## [TASK]
Extract from the entries below, exactly as given, only the lines from the line containing "- flip-flop and latch count unchanged" to the line containing "or4b_4 > o31ai_2", both lines included.

EXERCISE INPUT START

## src/rtl/vga_sync_monitor.sv

```systemverilog
// ---------------------------------------------------------------------------
// vga_sync_monitor
//
// Receive-side companion of the VGA timing generator. Watches a pixel-rate
// hsync/vsync pair, recovers the horizontal/vertical position counters,
// measures line length, hsync pulse width and lines per frame, and declares
// lock once LOCK_FRAMES consecutive frames match the nominal timing.
//
// Ports
//   clk          in   system clock, rising edge
//   rst_n        in   asynchronous active-low reset
//   pix_en       in   pixel strobe; all state advances only when high
//   hs_in        in   horizontal sync (active level = SYNC_POL)
//   vs_in        in   vertical sync   (active level = SYNC_POL)
//   hcount       out  pixel index since last hsync leading edge (sat. 2047)
//   vcount       out  line index since frame start (sat. 2047)
//   line_len     out  last measured line length in strobes
//   hs_width     out  last measured hsync pulse width in strobes
//   frame_lines  out  last measured lines per frame
//   locked       out  stream matches nominal timing
//   err          out  one-cycle pulse on a timing violation
// ---------------------------------------------------------------------------
module vga_sync_monitor #(
  parameter int H_TOTAL     = 800,
  parameter int V_TOTAL     = 521,
  parameter int HS_WIDTH    = 96,
  parameter bit SYNC_POL    = 1'b0,
  parameter int LOCK_FRAMES = 2
) (
  input  logic        clk,
  input  logic        rst_n,
  input  logic        pix_en,
  input  logic        hs_in,
  input  logic        vs_in,
  output logic [10:0] hcount,
  output logic [10:0] vcount,
  output logic [10:0] line_len,
  output logic [10:0] hs_width,
  output logic [10:0] frame_lines,
  output logic        locked,
  output logic        err
);

  localparam logic [10:0] CNT_MAX    = 11'd2047;
  localparam logic [10:0] CNT_PRESAT = 11'd2046;
  localparam logic [10:0] H_TOTAL_C  = 11'(H_TOTAL);
  localparam logic [10:0] V_TOTAL_C  = 11'(V_TOTAL);
  localparam logic [10:0] HS_WIDTH_C = 11'(HS_WIDTH);
  // Sized for LOCK_FRAMES up to 15.
  localparam logic [3:0]  LOCK_C     = 4'(LOCK_FRAMES);

  // Saturating increment shared by every 11-bit counter/measurement.
  function automatic logic [10:0] sat_inc(input logic [10:0] v);
    return (v == CNT_MAX) ? CNT_MAX : v + 11'd1;
  endfunction

  typedef enum logic {
    ST_UNLOCKED = 1'b0,
    ST_LOCKED   = 1'b1
  } state_t;

  // -------------------------------------------------------------------------
  // Registers
  // -------------------------------------------------------------------------
  logic        hs_q, hs_d;
  logic        vs_q, vs_d;
  logic [10:0] hcount_q, hcount_d;
  logic [10:0] vcount_q, vcount_d;
  logic [10:0] wcnt_q, wcnt_d;
  logic [10:0] line_len_q, line_len_d;
  logic [10:0] hs_width_q, hs_width_d;
  logic [10:0] frame_lines_q, frame_lines_d;
  logic        h_seen_q, h_seen_d;
  logic        v_seen_q, v_seen_d;
  logic        v_pend_q, v_pend_d;
  logic        frame_bad_q, frame_bad_d;
  state_t      state_q, state_d;
  logic [3:0]  good_cnt_q, good_cnt_d;
  logic        err_q, err_d;

  // -------------------------------------------------------------------------
  // Edge detection (qualified by the pixel strobe)
  // -------------------------------------------------------------------------
  logic hs_act, hs_q_act, vs_act, vs_q_act;
  logic hs_lead, hs_trail, vs_lead;
  logic frame_start;

  assign hs_act   = (hs_in == SYNC_POL);
  assign hs_q_act = (hs_q  == SYNC_POL);
  assign vs_act   = (vs_in == SYNC_POL);
  assign vs_q_act = (vs_q  == SYNC_POL);

  assign hs_lead  = pix_en &  hs_act & ~hs_q_act;
  assign hs_trail = pix_en & ~hs_act &  hs_q_act;
  assign vs_lead  = pix_en &  vs_act & ~vs_q_act;

  // A vs edge coinciding with the hs edge starts the frame on that same edge.
  assign frame_start = hs_lead & (v_pend_q | vs_lead);

  // -------------------------------------------------------------------------
  // Measurements and checks
  // -------------------------------------------------------------------------
  logic [10:0] line_meas;
  logic [10:0] lines_meas;
  logic        bad_line, bad_width, bad_frame, good_frame, frame_chk;
  logic        sat_hit, viol;

  assign line_meas  = sat_inc(hcount_q);
  assign lines_meas = sat_inc(vcount_q);

  assign bad_line   = hs_lead & h_seen_q & (line_meas != H_TOTAL_C);
  assign bad_width  = hs_trail & (wcnt_q != HS_WIDTH_C);
  assign frame_chk  = frame_start & v_seen_q;
  // The line closed by the frame-start edge still belongs to the old frame.
  assign bad_frame  = frame_chk & ((lines_meas != V_TOTAL_C) | frame_bad_q |
                                   bad_line | bad_width);
  assign good_frame = frame_chk & ~bad_frame;

  // hcount is about to reach 2047: fires once per missing-hsync episode
  // because hcount then sticks. An hs edge in the same strobe wins.
  assign sat_hit = pix_en & ~hs_lead & (hcount_q == CNT_PRESAT);
  assign viol    = bad_line | bad_width | bad_frame;

  // -------------------------------------------------------------------------
  // Datapath next-state
  // -------------------------------------------------------------------------
  always_comb begin
    hs_d          = hs_q;
    vs_d          = vs_q;
    hcount_d      = hcount_q;
    vcount_d      = vcount_q;
    wcnt_d        = wcnt_q;
    line_len_d    = line_len_q;
    hs_width_d    = hs_width_q;
    frame_lines_d = frame_lines_q;
    h_seen_d      = h_seen_q;
    v_seen_d      = v_seen_q;
    v_pend_d      = v_pend_q;
    frame_bad_d   = frame_bad_q;

    if (pix_en) begin
      hs_d = hs_in;
      vs_d = vs_in;

      hcount_d = hs_lead ? 11'd0 : sat_inc(hcount_q);

      if (hs_lead) begin
        wcnt_d = 11'd1;
      end else if (hs_act) begin
        wcnt_d = sat_inc(wcnt_q);
      end

      if (hs_trail) begin
        hs_width_d = wcnt_q;
      end

      if (hs_lead) begin
        h_seen_d = 1'b1;
        if (h_seen_q) begin
          line_len_d = line_meas;
        end
      end

      if (frame_start) begin
        vcount_d = 11'd0;
        if (v_seen_q) begin
          frame_lines_d = lines_meas;
        end
        v_seen_d = 1'b1;
        v_pend_d = 1'b0;
      end else begin
        if (hs_lead) begin
          vcount_d = sat_inc(vcount_q);
        end
        if (vs_lead) begin
          v_pend_d = 1'b1;
        end
      end

      if (frame_start) begin
        frame_bad_d = 1'b0;
      end else if (bad_line | bad_width) begin
        frame_bad_d = 1'b1;
      end
    end
  end

  always_ff @(posedge clk or negedge rst_n) begin
    if (!rst_n) begin
      hs_q          <= ~SYNC_POL;
      vs_q          <= ~SYNC_POL;
      hcount_q      <= '0;
      vcount_q      <= '0;
      wcnt_q        <= '0;
      line_len_q    <= '0;
      hs_width_q    <= '0;
      frame_lines_q <= '0;
      h_seen_q      <= 1'b0;
      v_seen_q      <= 1'b0;
      v_pend_q      <= 1'b0;
      frame_bad_q   <= 1'b0;
    end else begin
      hs_q          <= hs_d;
      vs_q          <= vs_d;
      hcount_q      <= hcount_d;
      vcount_q      <= vcount_d;
      wcnt_q        <= wcnt_d;
      line_len_q    <= line_len_d;
      hs_width_q    <= hs_width_d;
      frame_lines_q <= frame_lines_d;
      h_seen_q      <= h_seen_d;
      v_seen_q      <= v_seen_d;
      v_pend_q      <= v_pend_d;
      frame_bad_q   <= frame_bad_d;
    end
  end

  // -------------------------------------------------------------------------
  // Lock FSM: state register
  // -------------------------------------------------------------------------
  always_ff @(posedge clk or negedge rst_n) begin
    if (!rst_n) begin
      state_q    <= ST_UNLOCKED;
      good_cnt_q <= '0;
      err_q      <= 1'b0;
    end else begin
      state_q    <= state_d;
      good_cnt_q <= good_cnt_d;
      err_q      <= err_d;
    end
  end

  // -------------------------------------------------------------------------
  // Lock FSM: next-state logic
  // -------------------------------------------------------------------------
  always_comb begin
    state_d    = state_q;
    good_cnt_d = good_cnt_q;
    case (state_q)
      ST_UNLOCKED: begin
        if (viol) begin
          good_cnt_d = '0;
        end else if (good_frame) begin
          good_cnt_d = good_cnt_q + 4'd1;
          if (good_cnt_d == LOCK_C) begin
            state_d = ST_LOCKED;
          end
        end
      end
      ST_LOCKED: begin
        if (viol | sat_hit) begin
          state_d    = ST_UNLOCKED;
          good_cnt_d = '0;
        end
      end
      default: begin
        state_d    = ST_UNLOCKED;
        good_cnt_d = '0;
      end
    endcase
  end

  // -------------------------------------------------------------------------
  // Lock FSM: outputs
  // -------------------------------------------------------------------------
  // err is gated by its own previous value so it can never stay high for two
  // consecutive cycles; viol/sat_hit are already zero when pix_en is low.
  always_comb begin
    locked = (state_q == ST_LOCKED);
    err_d  = ~err_q & (sat_hit | ((state_q == ST_LOCKED) & viol));
  end

  assign err         = err_q;
  assign hcount      = hcount_q;
  assign vcount      = vcount_q;
  assign line_len    = line_len_q;
  assign hs_width    = hs_width_q;
  assign frame_lines = frame_lines_q;

endmodule

```

## config.mk

```make
export PLATFORM = sky130hd
export DESIGN_NAME = vga_sync_monitor
export DESIGN_NICKNAME = d
export VERILOG_FILES = /design/src/rtl/vga_sync_monitor.sv
export SDC_FILE = /design/constraint.sdc
export NUM_CORES = 1
export LEC_CHECK = 0
export CORE_MARGIN = 8
export CORE_UTILIZATION = 54
export DETAILED_ROUTE_END_ITERATION = 16
export PLACE_DENSITY = 0.8
export SETUP_SLACK_MARGIN = 0.4
export SYNTH_ARGS = -nofsm -noshare
export SYNTH_HDL_FRONTEND = slang
export SYNTH_SLANG_ARGS = --single-unit
```

## constraint.sdc

```tcl
create_clock -name clk -period 3.3 [get_ports clk]
set_input_delay 0.33 -clock clk [delete_from_list [all_inputs] [get_ports clk]]
set_output_delay 0.33 -clock clk [all_outputs]
set_load 0.05 [all_outputs]
```

==> reports/results.tsv, run 1 <==
stage	metric	value	unit
outcome	status	finished, final reports clean	
detailed_routing	routed len/inst	15.91	um
run	max_cap viols	0	
placement	post-DP HPWL	6788	um
floorplan	Core Area	7607	sq um
detailed_routing	vias	3616	
synthesis	Synth Register Bits	78	
synthesis	synth warn	0	
detailed_routing	DRT Pass-1 Iters	5	
sta	Max Slew Vio Count	0	
floorplan	I/O pin count	62	
critical_path	required time of the critical path	3.56	ns
detailed_routing	Initial DRC Count	179	
floorplan	Die Ht	103.9	um
global_route	vias in the first global route	3409	
clock_tree	insertion delay to the later sink of the worst-skew pair	0.35	ns
critical_path	crit path DAT	2.94	ns
power_and_ir_drop	VDD IR max	0.5375	mV
clock_tree	CTS Buf Count	9	
sta	PnR worst setup slack	0.6278	ns
floorplan	row count	32	
sta	post-route minimum period	2.672	ns
global_route	gr usage total	17.95	%
critical_path	Setup CP Type	flip-flop to flip-flop	
synthesis	Post-Synth Adder-Cell Area	2.101	%
synthesis	async set-reset flop share out of synthesis	100.0	%
sta	Worst-Margin Slew	0.9600	ns
placement	# placed instances	587	
detailed_routing	Residual DRC	0	
clock_tree	TritonCTS Sinks	78	
floorplan	Die X	103.9	um
sta	RSZ-0062 raised after global routing	false	
placement	number of buffers added on ports	61	
clock_tree	Setup Buffers After CTS	0	
synthesis	post-synth net total	461	
detailed_routing	antenna viol nets, final	0	
worst_hold_path	Hold WC Path Type	input pin to async pin	
final_layout	layout cells sized above 1	10.58	%
final_layout	Nets	508	
critical_path	Max FO, Critical Path	9	
clock_tree	TritonCTS clock tree	done	
synthesis	Post-synth EDFFs	0	
clock_tree	Max Buffers Root-to-Sink	2	
synthesis	combinational family with the most area after synthesis	simple AND/OR/NAND/NOR gates	
power_and_ir_drop	Pwr Density	694.1	nW/um^2
synthesis	Yosys top cell by area	dfrtp_1	
synthesis	mux cell area share after synthesis	2.431	%
synthesis	Synth Area in Simple Gates	21.19	%
synthesis	Cells after Synth	449	
sta	Fin. Hold Viols	0	
detailed_routing	vias per cell	5.997	
synthesis	sequential fraction of the synthesis area	46.88	%
sta	final setup vio count	0	
sta	slew margin rel.	36.00	%
synthesis	Compound-Gate Fraction of Synth Area	20.89	%
sta	TNS Setup	0	ns
clock_tree	post-CTS sizing	0	
global_route	pin count of the biggest net entering global routing	79	
synthesis	post-synth cell types	61	
synthesis	syn avg cell area	9.285	sq um
power_and_ir_drop	Leak	2.081	nW
sta	period utilization	80.98	%
clock_tree	H-tree levels	3	
floorplan	initial cell density of the core	54.80	%
placement	GP Congestion	0.8773	
final_layout	Antenna Cells	0	
synthesis	most frequently used flop master after synthesis	dfrtp_1	
synthesis	largest cells by area after synthesis	dfrtp_1 (46%), a21oi_1 (5.3%), nand2_1 (3.9%)	
final_layout	fin cells	603	
global_route	Overflow after GRT	0	
synthesis	Post-Syn Area	4169	sq um
synthesis	top-area cell type share of the netlist area	45.62	%
global_route	initial antenna violation count	0	
placement	pre-CTS WS	0.5885	ns
critical_path	CP Capture Type	flip-flop	
synthesis	post-synthesis xor/xnor area fraction	1.891	%
sta	Fmax achieved	0.3742	GHz
final_layout	FILL cells	619	
clock_tree	CTS Root Buffer Type	clkbuf_8	
sta	Hold WS	0.1269	ns
clock_tree	CTS hold repair buffers	0	
clock_tree	Clock transition at path regs	0.09	ns
global_route	global-route wire length before repair	16410	um
final_layout	Layout area overhead	21.01	%
sta	Layout Skew	0.008253	ns
detailed_routing	drt total wl	9591	um
floorplan	Die ar.	10790	sq um
critical_path	Setup crit start kind	flip-flop	
## cell type report
class	count	area, sq um	area share [%]
multi-input cells	326	2029	40.23
clock buffers	10	137.6	2.728
repair buffers	66	645.6	12.80
well taps	102	127.6	2.530
flip-flops and latches	78	1954	38.74
inverters	15	56.30	1.116
clock inverters	6	93.84	1.860
## layout by cell type, fill, tap and decap left out, drive strengths merged, types with 7 or more instances in the layout
cell / instances
dfrtp: 76
clkdlybuf4s50: 60
a21oi: 44
nor2: 43
nand2: 43
o21ai: 27
a31oi: 18
inv: 16
nand3: 15
clkbuf: 10
mux2: 9
or2: 8
o22a: 7
ha: 7
nand4: 7
## power breakdown
part | switching [mW] | internal [mW] | leakage [nW]
Clock | 0.364 | 0.452 | 0.113
Combinational | 0.890 | 0.465 | 0.950
Sequential | 0.196 | 1.13 | 1.02
## path summary, 6_finish.rpt
| kind | startpoint | end | slack (ns) | depth (start not counted) |
|---|---|---|---|---|
| setup reg to reg | vcount[0] | good_cnt_q[3] | 0.63 | 7 |
| min in group clk | err | err | 0.46 | 1 |
| setup / recovery | vcount[0] | good_cnt_q[3] | 0.63 | 7 |
| hold reg to reg | err | err | 0.46 | 1 |
| max in group asynchronous | rst_n | wcnt_q[0] | 2.55 | 1 |
| hold / removal | rst_n | frame_lines[3] | 0.13 | 1 |
## synthesized netlist by cell type (all sizes together) (6+ instances only)
| library cell | n |
|---|---|
| o21ai | 27 |
| buf | 10 |
| o22a | 7 |
| a21oi | 44 |
| nor3 | 6 |
| clkbuf | 20 |
| nand4 | 7 |
| or2 | 8 |
| nand2 | 43 |
| nor2 | 43 |
| dfrtp | 76 |
| ha | 7 |
| and3 | 6 |
| inv | 15 |
| xnor2 | 6 |
| a31oi | 18 |
| mux2 | 9 |
| nand3 | 15 |
## metal layers
layer  vias up  global-route usage (%)  share of wire, %
li1       1733                       -                 -
met1      1735                   22.05                43
met2       131                   30.20                49
met3        17                   3.841               6.2
met4         0                   6.825               1.7
met5         -                       0                 0
## registers in the layout, indices dropped and copies added (netlist names)
register     cells
frame_lines     11
hcount          11
hs_width        11
line_len        11
vcount          11
wcnt_q          11
good_cnt_q       4
err              1
frame_bad_q      1
h_seen_q         1
hs_q             1
locked           1
v_pend_q         1
v_seen_q         1
vs_q             1
## worst max-delay path, stage by stage, from the launching register on
cell	delay, ns
dfrtp_1	0.50
ha_1	0.36
nand3_1	0.22
or4b_4	0.54
a22oi_4	0.21
a31oi_2	0.16
or4b_1	0.52
o31ai_1	0.08
## logic make-up (layout without fill, tap and decap cells)
| logic type | after synthesis | count (layout) |
|---|---|---|
| buffers and inverters | 45 | 97 |
| and+or+nand+nor | 167 | 167 |
| DFF | 78 | 78 |
| AOI/OAI and AO/OA | 134 | 134 |
| muxes | 9 | 9 |
| xor gates and xnor gates | 9 | 9 |
| adders and majority gates | 7 | 7 |
## metrics by stage
stage / area (sq um) / utilization, % / total power, mW
finish: 5045 / 66.32 / 3.501
global placement: 4806 / 63.17 / 2.680
floorplan: 4169 / - / 2.272
global route: 5045 / 66.32 / 3.681
CTS: 5037 / 66.22 / 3.531
detailed placement: 4806 / 63.17 / 2.713
Note: power is estimated with default switching activity, not from simulation.
==> run 2: changes to the inputs <==
==> constraint.sdc (replaced) <==
create_clock -name clk -period 2.5 [get_ports clk]
set_input_delay 0.25 -clock clk [delete_from_list [all_inputs] [get_ports clk]]
set_output_delay 0.25 -clock clk [all_outputs]
set_load 0.05 [all_outputs]
==> run 2 against run 1 <==
- worst hold slack worse by 0.076 ns
- first-iteration DRC count rose by 36%
- flip-flop and latch count unchanged
- non-clock buffer count increased by 43
- cell count increased by 7.1%
- count of clock-buffer cells in the layout is 1 higher
- maximum frequency is 14% higher
- wire length grew 19%
- sequential share of layout area down 3.7 points
- setup slack worse by 0.47 ns
- sequential power is 30% higher
- register-to-register slack got worse by 0.47 ns
- critical path type unchanged
- highest routed layer unchanged
==> reports/results.tsv, run 2 (synthesized netlist as in run 1, its figures left out) <==
stage	metric	value	unit	change
outcome	status	finished, final reports clean		
final_layout	Nets	551		+8.5%
clock_tree	Max Buffers Root-to-Sink	2		unchanged
sta	Max Slew Vio Count	0		unchanged
critical_path	Slowest-stage cell, CP	or4b_4		
critical_path	Setup CP Type	flip-flop to flip-flop		
critical_path	Critical Path, Cell by Cell	ha_4 > and3_1 > xnor2_1 > o31ai_1 > a41oi_4 > or4b_4 > o31ai_2		
placement	post-DP HPWL	7230	um	+6.5%
detailed_routing	drt total wl	11400	um	+19%
final_layout	FILL cells	550		-11%
worst_hold_path	Hold WC Path Type	input pin to async pin		
floorplan	Core Area	7607	sq um	unchanged
floorplan	Die X	103.9	um	unchanged
clock_tree	insertion delay to the later sink of the worst-skew pair	0.35	ns	about the same
final_layout	final core occ	74.03	%	+7.7 points
global_route	gr usage total	19.58	%	+1.6 points
sta	slew margin rel.	35.70	%	-0.30 points
power_and_ir_drop	Pwr Density	867.1	nW/um^2	+25%
detailed_routing	DRT Pass-1 Iters	5		unchanged
global_route	pin count of the biggest net entering global routing	79		unchanged
power_and_ir_drop	Clock Power Share	19.8	%	-3.5 points
power_and_ir_drop	net switching power figure	2.053	mW	+42%
floorplan	Die ar.	10790	sq um	unchanged
detailed_routing	vias per cell	6.020		+0.39%
detailed_routing	Initial DRC Count	244		+36%
critical_path	Setup crit start kind	flip-flop		
placement	number of buffers added on ports	61		unchanged
final_layout	commonest non-fill, non-tap cells in the layout	dfrtp_1 (60), clkdlybuf4s50_1 (60), buf_4 (46), a21oi_1 (43), nor2_1 (42)		
placement	GP Congestion	0.8513		-3.0%
placement	DP Area	4981	sq um	+3.6%
power_and_ir_drop	Comb pwr share	44.7	%	+6.0 points
sta	RSZ-0062 raised after global routing	true		
sta	Fin. Hold Viols	0		unchanged
critical_path	CP peak stage delay	0.55	ns	about the same
floorplan	Die Ht	103.9	um	unchanged
clock_tree	CTS Buf Count	9		unchanged
critical_path	R2R Path Start	hcount[0]		
power_and_ir_drop	part of the power in registers	35.5	%	-2.5 points
floorplan	I/O pin count	62		unchanged
floorplan	row count	32		unchanged
floorplan	initial cell density of the core	54.80	%	unchanged
final_layout	finished layout cell area	5632	sq um	+12%
sta	TNS Setup	0	ns	unchanged
final_layout	Antenna Cells	0		unchanged
global_route	Overflow after GRT	0		unchanged
power_and_ir_drop	Leak	2.316	nW	+11%
critical_path	crit path DAT	2.60	ns	-0.34 ns
final_layout	layout cells sized above 1	25.55	%	+15 points
power_and_ir_drop	VDD IR max	0.8328	mV	+55%
power_and_ir_drop	switch share	42.04	%	+0.62 points
detailed_routing	routed len/inst	17.65	um	+11%
global_route	global-route wire length before repair	17840	um	+8.7%
sta	Hold WS	0.05102	ns	-0.07591 ns
detailed_routing	antenna viol nets, final	0		unchanged
power_and_ir_drop	Int Pwr	2.830	mW	+38%
sta	Layout Skew	0.01085	ns	+0.002592 ns
critical_path	reg2reg setup slack	0.16	ns	-0.47 ns
clock_tree	H-tree levels	3		unchanged
sta	Fmax achieved	0.4277	GHz	+14%
sta	final setup vio count	0		unchanged
final_layout	Layout area overhead	35.08	%	
clock_tree	CTS Root Buffer Type	clkbuf_8		
clock_tree	TritonCTS Sinks	78		unchanged
critical_path	CP Capture Type	flip-flop		
critical_path	required time of the critical path	2.76	ns	-0.80 ns
detailed_routing	vias	3889		+7.5%
sta	Worst-Margin Slew	0.9645	ns	+0.004542 ns
clock_tree	TritonCTS clock tree	done		
detailed_routing	Residual DRC	0		unchanged
sta	period utilization	93.52	%	+13 points
global_route	initial antenna violation count	0		unchanged
clock_tree	Clock transition at path regs	0.08	ns	about the same
global_route	vias in the first global route	3604		+5.7%
critical_path	Critical Path Source	hcount[0]		
critical_path	Max FO, Critical Path	5		-4
sta	post-route minimum period	2.338	ns	-0.3343 ns
run	max_cap viols	0		unchanged
-- run 2: per-stage QoR --
step | setup slack [ns] | std cells | power [mW]
CTS | 0.2008 | 631 | 4.760
detailed placement | 0.06675 | 596 | 3.648
global placement | 0.1214 | 596 | 3.606
global route | 0.08653 | 646 | 5.105
finish | 0.1621 | 646 | 4.883
floorplan | 0.05347 | 449 | 3.052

EXERCISE INPUT END

## [FINISHED EXERCISE]
- flip-flop and latch count unchanged
- non-clock buffer count increased by 43
- cell count increased by 7.1%
- count of clock-buffer cells in the layout is 1 higher
- maximum frequency is 14% higher
- wire length grew 19%
- sequential share of layout area down 3.7 points
- setup slack worse by 0.47 ns
- sequential power is 30% higher
- register-to-register slack got worse by 0.47 ns
- critical path type unchanged
- highest routed layer unchanged
==> reports/results.tsv, run 2 (synthesized netlist as in run 1, its figures left out) <==
stage	metric	value	unit	change
outcome	status	finished, final reports clean		
final_layout	Nets	551		+8.5%
clock_tree	Max Buffers Root-to-Sink	2		unchanged
sta	Max Slew Vio Count	0		unchanged
critical_path	Slowest-stage cell, CP	or4b_4		
critical_path	Setup CP Type	flip-flop to flip-flop		
critical_path	Critical Path, Cell by Cell	ha_4 > and3_1 > xnor2_1 > o31ai_1 > a41oi_4 > or4b_4 > o31ai_2		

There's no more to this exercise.